A newly released survey by China’s party discipline watchdog, the Central Disciplinary Commission, reported that along with nepotism and corruption, another problem in the Xinjiang government is that "some cadres are religious." The Oct. 2 report by Communist Party mouthpiece People’s Daily, which presented the inspection findings, characterized religious cadres as a main problem.
This isn’t the first time that religious government officials have come under fire in Xinjiang, where state workers are not allowed to engage in religious practice; in August, China reprimanded 15 state officials for openly practicing their faith. Amid China’s ongoing anti-terror campaign in the autonomous region, where tensions between the largely Muslim Uighur ethnic group and the dominant Han majority have simmered for years, the singling out of cadres in Xinjiang for being "religious" signifies that the party is suspicious of government officials who they believe might be sympathetic to Islamism and separatism.
And finally: WeChat’s new mini-video feature has created a prostitution loophole.

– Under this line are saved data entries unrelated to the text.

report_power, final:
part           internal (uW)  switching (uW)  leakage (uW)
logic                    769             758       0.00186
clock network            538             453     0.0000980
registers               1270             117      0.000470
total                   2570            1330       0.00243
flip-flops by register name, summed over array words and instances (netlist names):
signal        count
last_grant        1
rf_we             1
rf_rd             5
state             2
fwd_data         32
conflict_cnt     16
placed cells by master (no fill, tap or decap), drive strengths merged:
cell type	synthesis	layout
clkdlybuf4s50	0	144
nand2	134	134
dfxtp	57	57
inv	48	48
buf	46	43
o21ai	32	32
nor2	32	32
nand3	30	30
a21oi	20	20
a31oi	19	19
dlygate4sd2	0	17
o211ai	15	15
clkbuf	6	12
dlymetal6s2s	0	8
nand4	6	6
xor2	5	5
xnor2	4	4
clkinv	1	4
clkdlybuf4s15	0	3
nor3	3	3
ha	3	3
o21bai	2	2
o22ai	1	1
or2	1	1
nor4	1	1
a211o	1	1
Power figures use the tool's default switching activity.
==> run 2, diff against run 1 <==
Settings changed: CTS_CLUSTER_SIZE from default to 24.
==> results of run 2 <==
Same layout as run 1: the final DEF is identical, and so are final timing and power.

Chinese mobile messaging app WeChat has just launched a new "mini-video" feature allowing users to take six-second videos that, like SnapChat photos, cannot be forwarded or saved. However, as popular tech blog Huxiu noted on Oct. 1, one obvious use for the mini-video feature is as a "sneak peek" for prostitution services. Prostitution and online pornography, though widespread, are illegal in China, and since April, a government campaign has cracked down hard on sex-related Internet content. WeChat has already fallen foul of authorities once since the campaign began; in June, authorities deleted 250,000 WeChat user accounts reportedly linked to prostitution. If the mini-video feature becomes known as a tool for the sex industry, it could introduce further regulatory risk for WeChat.